§ **INFORMATION GIVEN**:

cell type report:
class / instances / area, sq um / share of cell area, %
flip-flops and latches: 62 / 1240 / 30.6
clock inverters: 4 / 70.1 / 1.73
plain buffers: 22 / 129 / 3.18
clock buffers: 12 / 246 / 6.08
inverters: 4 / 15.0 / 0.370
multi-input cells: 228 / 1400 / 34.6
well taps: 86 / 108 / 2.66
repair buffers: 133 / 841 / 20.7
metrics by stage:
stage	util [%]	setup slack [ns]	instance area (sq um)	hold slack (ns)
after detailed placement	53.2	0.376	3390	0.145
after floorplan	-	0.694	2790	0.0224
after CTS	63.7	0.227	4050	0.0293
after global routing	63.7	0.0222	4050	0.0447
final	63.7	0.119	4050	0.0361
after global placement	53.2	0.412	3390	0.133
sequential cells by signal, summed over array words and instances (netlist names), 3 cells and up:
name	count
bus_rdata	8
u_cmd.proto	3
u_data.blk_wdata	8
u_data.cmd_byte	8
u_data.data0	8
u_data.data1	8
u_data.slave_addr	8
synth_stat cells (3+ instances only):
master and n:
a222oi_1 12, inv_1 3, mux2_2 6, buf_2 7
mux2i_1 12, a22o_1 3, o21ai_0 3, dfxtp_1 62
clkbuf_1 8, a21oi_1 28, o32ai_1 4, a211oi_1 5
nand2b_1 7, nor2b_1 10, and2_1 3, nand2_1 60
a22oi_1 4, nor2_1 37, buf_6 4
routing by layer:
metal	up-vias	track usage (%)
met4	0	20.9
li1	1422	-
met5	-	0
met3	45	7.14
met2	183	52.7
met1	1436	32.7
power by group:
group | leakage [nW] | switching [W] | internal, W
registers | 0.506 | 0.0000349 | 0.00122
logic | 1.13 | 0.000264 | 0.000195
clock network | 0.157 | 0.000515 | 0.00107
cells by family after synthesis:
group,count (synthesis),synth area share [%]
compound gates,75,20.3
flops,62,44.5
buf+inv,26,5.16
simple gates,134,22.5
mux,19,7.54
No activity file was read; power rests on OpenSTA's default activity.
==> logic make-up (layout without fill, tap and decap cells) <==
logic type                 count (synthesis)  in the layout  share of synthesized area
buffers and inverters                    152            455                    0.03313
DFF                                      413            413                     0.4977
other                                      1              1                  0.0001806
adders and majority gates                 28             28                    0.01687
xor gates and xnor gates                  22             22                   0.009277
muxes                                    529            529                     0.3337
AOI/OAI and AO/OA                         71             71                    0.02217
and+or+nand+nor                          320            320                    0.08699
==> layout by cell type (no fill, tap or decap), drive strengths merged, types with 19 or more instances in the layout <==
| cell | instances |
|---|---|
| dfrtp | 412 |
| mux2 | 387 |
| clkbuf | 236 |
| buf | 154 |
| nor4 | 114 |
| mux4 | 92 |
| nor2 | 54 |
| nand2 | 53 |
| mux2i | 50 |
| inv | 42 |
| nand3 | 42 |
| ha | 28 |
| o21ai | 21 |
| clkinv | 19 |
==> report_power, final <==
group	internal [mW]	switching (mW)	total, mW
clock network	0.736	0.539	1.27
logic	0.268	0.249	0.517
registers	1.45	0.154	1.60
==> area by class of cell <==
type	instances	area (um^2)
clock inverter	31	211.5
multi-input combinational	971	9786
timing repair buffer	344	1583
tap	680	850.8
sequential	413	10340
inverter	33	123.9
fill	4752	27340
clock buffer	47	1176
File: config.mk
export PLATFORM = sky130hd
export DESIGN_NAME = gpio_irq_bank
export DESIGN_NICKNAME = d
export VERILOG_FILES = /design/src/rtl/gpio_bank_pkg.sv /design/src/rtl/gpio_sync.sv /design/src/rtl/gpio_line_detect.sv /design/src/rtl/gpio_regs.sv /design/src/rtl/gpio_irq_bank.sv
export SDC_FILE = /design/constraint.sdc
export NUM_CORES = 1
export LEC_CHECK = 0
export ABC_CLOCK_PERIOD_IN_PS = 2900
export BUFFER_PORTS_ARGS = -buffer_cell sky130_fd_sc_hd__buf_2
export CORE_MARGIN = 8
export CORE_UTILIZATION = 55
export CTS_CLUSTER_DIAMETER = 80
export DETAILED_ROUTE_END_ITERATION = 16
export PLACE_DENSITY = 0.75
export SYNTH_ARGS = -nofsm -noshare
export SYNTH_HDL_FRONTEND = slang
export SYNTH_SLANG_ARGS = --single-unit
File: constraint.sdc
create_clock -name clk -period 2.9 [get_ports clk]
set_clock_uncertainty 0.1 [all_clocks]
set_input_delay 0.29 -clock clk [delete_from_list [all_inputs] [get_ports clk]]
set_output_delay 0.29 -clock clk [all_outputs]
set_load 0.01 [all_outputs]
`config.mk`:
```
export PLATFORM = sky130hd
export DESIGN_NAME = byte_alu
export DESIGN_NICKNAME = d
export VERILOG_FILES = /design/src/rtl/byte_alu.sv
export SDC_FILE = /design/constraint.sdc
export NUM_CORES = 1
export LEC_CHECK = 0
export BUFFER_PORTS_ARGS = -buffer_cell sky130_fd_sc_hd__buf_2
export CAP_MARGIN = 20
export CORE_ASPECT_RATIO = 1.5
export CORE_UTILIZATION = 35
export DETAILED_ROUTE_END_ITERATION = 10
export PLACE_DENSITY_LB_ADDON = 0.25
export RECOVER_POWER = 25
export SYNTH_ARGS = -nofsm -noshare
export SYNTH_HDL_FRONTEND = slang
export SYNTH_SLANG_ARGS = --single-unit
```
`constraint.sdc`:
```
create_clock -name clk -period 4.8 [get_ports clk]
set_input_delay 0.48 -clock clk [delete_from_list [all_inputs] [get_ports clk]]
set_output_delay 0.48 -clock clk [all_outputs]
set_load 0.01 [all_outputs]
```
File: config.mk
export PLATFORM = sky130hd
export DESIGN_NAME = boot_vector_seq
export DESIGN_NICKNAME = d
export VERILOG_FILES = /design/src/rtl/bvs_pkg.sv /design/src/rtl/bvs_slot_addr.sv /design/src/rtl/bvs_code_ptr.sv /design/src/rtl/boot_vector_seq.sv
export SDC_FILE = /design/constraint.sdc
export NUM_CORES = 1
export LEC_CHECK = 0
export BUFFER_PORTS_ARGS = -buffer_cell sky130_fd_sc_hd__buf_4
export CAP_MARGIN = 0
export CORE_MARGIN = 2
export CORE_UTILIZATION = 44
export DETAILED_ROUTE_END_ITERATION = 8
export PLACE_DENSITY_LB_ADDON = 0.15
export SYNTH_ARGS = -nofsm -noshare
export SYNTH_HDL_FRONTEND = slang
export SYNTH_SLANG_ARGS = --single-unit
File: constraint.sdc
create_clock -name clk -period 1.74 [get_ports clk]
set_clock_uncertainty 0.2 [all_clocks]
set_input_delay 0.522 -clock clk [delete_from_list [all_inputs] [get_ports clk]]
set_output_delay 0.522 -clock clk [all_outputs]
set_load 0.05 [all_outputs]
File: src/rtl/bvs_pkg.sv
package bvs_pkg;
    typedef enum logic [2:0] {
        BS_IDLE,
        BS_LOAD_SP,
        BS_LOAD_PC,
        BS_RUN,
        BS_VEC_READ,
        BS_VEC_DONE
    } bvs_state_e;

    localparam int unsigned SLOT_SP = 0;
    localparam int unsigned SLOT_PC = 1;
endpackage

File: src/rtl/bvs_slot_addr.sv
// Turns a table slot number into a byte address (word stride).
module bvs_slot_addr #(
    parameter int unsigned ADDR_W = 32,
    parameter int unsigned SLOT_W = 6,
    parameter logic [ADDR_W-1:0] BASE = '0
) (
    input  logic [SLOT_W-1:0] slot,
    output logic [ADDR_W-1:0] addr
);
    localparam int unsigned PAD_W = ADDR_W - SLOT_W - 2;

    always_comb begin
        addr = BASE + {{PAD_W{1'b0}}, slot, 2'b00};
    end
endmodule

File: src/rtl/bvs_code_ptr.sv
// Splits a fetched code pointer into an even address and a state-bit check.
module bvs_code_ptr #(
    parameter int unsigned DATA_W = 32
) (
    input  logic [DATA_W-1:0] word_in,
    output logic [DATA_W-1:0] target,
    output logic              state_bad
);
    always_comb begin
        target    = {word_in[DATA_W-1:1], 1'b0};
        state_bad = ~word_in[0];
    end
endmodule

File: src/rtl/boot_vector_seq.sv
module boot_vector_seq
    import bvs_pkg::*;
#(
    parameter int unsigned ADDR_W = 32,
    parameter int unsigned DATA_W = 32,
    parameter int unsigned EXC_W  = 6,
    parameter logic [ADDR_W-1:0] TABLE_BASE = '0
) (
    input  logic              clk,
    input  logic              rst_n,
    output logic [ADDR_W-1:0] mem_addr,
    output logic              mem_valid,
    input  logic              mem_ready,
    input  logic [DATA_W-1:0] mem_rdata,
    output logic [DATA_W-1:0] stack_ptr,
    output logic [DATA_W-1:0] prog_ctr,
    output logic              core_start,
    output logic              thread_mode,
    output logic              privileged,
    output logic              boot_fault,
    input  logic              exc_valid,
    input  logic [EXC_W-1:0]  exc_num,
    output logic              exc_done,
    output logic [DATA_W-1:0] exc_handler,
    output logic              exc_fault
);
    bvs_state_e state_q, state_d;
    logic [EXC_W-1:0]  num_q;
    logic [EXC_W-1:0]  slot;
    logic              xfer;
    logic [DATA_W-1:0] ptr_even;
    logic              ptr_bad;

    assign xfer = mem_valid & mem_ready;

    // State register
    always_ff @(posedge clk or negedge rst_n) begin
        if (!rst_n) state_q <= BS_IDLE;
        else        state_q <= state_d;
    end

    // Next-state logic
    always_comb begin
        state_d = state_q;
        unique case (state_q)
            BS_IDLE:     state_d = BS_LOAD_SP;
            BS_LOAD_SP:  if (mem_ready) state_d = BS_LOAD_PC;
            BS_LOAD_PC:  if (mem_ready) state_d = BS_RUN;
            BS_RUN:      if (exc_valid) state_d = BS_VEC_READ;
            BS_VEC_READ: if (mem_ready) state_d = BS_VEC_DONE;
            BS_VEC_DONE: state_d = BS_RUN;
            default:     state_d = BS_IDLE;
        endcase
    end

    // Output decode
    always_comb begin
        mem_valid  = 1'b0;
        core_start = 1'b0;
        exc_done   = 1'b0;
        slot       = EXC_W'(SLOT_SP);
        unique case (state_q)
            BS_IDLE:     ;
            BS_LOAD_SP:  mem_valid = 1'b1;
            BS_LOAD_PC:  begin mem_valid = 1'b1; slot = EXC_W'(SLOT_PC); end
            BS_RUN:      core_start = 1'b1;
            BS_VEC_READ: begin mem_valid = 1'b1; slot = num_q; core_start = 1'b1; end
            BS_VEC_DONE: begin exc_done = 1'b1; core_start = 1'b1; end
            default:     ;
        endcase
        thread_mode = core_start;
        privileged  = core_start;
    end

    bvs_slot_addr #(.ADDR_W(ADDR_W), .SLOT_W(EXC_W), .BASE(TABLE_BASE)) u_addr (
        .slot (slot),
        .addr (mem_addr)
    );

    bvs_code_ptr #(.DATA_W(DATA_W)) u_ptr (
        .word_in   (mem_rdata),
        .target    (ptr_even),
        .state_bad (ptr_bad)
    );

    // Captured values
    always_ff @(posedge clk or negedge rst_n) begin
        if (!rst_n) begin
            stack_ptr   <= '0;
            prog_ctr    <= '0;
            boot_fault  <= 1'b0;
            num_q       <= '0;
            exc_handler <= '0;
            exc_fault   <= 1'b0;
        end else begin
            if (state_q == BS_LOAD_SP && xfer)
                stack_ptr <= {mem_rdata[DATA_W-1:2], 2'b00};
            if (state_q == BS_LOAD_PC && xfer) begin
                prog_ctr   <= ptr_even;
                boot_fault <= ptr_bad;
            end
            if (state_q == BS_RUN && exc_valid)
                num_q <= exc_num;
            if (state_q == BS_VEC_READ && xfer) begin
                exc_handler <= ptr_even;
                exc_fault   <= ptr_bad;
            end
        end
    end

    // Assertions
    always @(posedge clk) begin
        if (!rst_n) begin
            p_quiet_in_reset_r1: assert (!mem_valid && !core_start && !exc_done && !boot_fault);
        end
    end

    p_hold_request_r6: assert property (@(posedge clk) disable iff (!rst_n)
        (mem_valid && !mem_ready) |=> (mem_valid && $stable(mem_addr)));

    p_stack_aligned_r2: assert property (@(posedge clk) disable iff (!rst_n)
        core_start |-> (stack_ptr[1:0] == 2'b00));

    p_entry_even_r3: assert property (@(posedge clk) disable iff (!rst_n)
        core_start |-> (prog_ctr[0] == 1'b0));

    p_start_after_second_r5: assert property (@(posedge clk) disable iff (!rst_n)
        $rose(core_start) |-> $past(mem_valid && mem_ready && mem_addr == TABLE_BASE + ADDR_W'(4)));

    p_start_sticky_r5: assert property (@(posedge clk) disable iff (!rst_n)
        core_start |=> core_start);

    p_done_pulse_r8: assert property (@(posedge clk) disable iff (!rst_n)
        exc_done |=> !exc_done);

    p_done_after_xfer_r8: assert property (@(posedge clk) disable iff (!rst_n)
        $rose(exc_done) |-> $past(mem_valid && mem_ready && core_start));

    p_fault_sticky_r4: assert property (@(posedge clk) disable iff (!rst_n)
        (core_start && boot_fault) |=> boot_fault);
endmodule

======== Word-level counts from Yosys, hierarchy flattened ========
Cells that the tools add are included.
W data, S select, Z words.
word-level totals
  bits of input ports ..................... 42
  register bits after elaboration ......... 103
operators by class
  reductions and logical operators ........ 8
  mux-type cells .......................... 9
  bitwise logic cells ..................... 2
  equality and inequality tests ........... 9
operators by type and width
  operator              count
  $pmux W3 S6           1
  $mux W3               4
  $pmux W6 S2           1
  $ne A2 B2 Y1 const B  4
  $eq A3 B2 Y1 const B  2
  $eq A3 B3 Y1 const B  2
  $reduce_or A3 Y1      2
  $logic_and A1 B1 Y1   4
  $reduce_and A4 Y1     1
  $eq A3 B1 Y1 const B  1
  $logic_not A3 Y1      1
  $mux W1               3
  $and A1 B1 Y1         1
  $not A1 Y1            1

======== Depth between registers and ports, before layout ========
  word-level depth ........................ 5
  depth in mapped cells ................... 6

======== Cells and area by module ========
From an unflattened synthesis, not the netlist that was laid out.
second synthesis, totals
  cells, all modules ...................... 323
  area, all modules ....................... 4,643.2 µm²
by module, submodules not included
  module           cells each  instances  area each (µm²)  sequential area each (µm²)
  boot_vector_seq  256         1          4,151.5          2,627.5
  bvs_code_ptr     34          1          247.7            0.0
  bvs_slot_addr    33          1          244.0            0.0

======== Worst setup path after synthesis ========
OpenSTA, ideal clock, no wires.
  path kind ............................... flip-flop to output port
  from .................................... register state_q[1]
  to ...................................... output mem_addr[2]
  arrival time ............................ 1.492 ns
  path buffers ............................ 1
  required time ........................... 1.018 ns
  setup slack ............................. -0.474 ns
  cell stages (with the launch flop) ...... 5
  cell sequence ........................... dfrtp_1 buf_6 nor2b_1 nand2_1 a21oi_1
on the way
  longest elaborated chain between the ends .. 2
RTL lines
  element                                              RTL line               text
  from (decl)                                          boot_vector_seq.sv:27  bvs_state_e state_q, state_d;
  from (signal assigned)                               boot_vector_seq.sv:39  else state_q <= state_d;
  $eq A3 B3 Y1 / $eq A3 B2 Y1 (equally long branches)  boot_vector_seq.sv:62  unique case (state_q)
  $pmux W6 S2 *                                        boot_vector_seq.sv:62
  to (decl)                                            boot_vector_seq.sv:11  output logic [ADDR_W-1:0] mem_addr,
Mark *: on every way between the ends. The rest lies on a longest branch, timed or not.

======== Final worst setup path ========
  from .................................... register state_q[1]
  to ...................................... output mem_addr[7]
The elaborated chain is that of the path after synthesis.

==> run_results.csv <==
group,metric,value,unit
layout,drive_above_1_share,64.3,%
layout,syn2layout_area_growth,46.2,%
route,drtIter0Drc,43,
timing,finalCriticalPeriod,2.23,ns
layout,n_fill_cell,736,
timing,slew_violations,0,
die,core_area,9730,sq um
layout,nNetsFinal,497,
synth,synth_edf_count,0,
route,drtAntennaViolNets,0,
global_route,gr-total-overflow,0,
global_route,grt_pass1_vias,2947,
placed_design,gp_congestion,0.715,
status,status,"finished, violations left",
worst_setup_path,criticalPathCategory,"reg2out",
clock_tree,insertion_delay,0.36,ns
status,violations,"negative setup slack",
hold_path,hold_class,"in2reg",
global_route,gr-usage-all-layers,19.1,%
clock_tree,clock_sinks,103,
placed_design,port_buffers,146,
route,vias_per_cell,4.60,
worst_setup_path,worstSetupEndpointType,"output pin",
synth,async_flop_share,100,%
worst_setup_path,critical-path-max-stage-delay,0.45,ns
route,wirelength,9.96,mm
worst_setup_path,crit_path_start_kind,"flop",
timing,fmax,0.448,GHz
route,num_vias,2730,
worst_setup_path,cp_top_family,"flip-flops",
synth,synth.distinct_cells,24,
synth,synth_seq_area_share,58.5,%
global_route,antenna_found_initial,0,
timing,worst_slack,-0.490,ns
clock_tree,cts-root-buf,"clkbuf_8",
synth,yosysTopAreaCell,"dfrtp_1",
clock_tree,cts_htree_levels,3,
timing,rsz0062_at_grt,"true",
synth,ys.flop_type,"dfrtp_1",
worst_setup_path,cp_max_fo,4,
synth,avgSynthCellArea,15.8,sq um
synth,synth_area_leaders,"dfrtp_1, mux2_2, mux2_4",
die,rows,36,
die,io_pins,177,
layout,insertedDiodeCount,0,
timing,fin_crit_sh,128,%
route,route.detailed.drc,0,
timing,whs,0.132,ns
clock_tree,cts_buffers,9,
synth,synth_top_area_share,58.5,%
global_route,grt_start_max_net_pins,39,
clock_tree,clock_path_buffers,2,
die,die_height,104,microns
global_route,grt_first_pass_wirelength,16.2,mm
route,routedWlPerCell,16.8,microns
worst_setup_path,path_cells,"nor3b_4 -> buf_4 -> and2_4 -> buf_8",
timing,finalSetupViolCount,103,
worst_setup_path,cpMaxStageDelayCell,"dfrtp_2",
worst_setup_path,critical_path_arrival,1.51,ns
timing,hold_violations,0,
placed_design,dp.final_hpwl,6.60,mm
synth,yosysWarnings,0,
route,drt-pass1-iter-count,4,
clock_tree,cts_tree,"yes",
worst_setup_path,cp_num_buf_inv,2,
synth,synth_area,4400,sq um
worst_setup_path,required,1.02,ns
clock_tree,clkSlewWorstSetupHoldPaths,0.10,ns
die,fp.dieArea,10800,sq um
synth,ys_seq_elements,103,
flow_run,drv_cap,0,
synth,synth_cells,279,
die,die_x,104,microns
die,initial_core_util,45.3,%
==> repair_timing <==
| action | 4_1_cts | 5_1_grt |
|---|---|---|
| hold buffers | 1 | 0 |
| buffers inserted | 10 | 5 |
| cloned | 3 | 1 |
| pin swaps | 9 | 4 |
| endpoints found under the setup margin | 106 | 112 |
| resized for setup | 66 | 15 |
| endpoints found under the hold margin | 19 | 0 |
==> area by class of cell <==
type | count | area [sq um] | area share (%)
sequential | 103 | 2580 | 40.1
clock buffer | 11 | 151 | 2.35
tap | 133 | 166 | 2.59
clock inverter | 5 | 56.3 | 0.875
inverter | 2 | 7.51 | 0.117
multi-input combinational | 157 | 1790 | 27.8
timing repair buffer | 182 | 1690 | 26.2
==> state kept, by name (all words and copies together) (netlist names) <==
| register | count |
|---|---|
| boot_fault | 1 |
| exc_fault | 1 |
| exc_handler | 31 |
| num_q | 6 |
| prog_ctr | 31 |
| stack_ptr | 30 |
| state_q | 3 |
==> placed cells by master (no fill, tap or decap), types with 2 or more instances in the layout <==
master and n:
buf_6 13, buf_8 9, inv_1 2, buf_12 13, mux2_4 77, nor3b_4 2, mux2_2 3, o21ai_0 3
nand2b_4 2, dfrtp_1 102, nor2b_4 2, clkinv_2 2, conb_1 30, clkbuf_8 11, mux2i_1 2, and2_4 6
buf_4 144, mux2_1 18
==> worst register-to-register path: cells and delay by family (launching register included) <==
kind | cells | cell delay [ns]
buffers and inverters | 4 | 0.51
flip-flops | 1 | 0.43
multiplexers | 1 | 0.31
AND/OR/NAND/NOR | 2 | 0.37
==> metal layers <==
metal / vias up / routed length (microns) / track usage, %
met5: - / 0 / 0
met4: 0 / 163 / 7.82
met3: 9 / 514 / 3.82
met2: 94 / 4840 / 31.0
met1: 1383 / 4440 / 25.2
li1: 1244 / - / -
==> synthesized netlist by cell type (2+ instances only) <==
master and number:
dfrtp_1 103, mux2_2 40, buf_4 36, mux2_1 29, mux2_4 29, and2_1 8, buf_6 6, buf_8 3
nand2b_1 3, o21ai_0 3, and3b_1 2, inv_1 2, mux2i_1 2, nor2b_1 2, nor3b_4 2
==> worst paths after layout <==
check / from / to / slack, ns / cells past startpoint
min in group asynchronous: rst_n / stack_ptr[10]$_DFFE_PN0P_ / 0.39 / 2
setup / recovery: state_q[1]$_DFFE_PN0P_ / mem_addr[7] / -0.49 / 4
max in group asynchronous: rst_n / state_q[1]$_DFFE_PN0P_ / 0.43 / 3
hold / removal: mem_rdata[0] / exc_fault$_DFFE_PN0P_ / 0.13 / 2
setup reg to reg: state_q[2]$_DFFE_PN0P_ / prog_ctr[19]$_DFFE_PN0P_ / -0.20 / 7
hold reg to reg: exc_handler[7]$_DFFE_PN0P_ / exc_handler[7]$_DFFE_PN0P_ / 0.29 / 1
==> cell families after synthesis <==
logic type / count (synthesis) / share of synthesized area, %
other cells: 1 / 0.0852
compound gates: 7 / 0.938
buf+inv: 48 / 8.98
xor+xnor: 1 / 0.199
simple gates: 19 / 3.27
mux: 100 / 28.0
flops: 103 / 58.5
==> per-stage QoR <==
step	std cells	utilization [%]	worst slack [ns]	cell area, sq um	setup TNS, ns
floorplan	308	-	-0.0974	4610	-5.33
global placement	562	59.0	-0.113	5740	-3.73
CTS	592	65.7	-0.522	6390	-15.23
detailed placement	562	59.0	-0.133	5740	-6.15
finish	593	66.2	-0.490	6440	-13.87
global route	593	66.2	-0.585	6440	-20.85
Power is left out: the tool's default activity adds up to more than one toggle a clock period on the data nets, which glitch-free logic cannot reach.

§ **DESCRIPTION OF THE TASK**:
Your response should hold the lines from the first line of the entries above through the line with "group,count (synthesis),synth area share [%]", each retyped exactly, and nothing else.

§ **YOUR RESPONSE**:
cell type report:
class / instances / area, sq um / share of cell area, %
flip-flops and latches: 62 / 1240 / 30.6
clock inverters: 4 / 70.1 / 1.73
plain buffers: 22 / 129 / 3.18
clock buffers: 12 / 246 / 6.08
inverters: 4 / 15.0 / 0.370
multi-input cells: 228 / 1400 / 34.6
well taps: 86 / 108 / 2.66
repair buffers: 133 / 841 / 20.7
metrics by stage:
stage	util [%]	setup slack [ns]	instance area (sq um)	hold slack (ns)
after detailed placement	53.2	0.376	3390	0.145
after floorplan	-	0.694	2790	0.0224
after CTS	63.7	0.227	4050	0.0293
after global routing	63.7	0.0222	4050	0.0447
final	63.7	0.119	4050	0.0361
after global placement	53.2	0.412	3390	0.133
sequential cells by signal, summed over array words and instances (netlist names), 3 cells and up:
name	count
bus_rdata	8
u_cmd.proto	3
u_data.blk_wdata	8
u_data.cmd_byte	8
u_data.data0	8
u_data.data1	8
u_data.slave_addr	8
synth_stat cells (3+ instances only):
master and n:
a222oi_1 12, inv_1 3, mux2_2 6, buf_2 7
mux2i_1 12, a22o_1 3, o21ai_0 3, dfxtp_1 62
clkbuf_1 8, a21oi_1 28, o32ai_1 4, a211oi_1 5
nand2b_1 7, nor2b_1 10, and2_1 3, nand2_1 60
a22oi_1 4, nor2_1 37, buf_6 4
routing by layer:
metal	up-vias	track usage (%)
met4	0	20.9
li1	1422	-
met5	-	0
met3	45	7.14
met2	183	52.7
met1	1436	32.7
power by group:
group | leakage [nW] | switching [W] | internal, W
registers | 0.506 | 0.0000349 | 0.00122
logic | 1.13 | 0.000264 | 0.000195
clock network | 0.157 | 0.000515 | 0.00107
cells by family after synthesis:
group,count (synthesis),synth area share [%]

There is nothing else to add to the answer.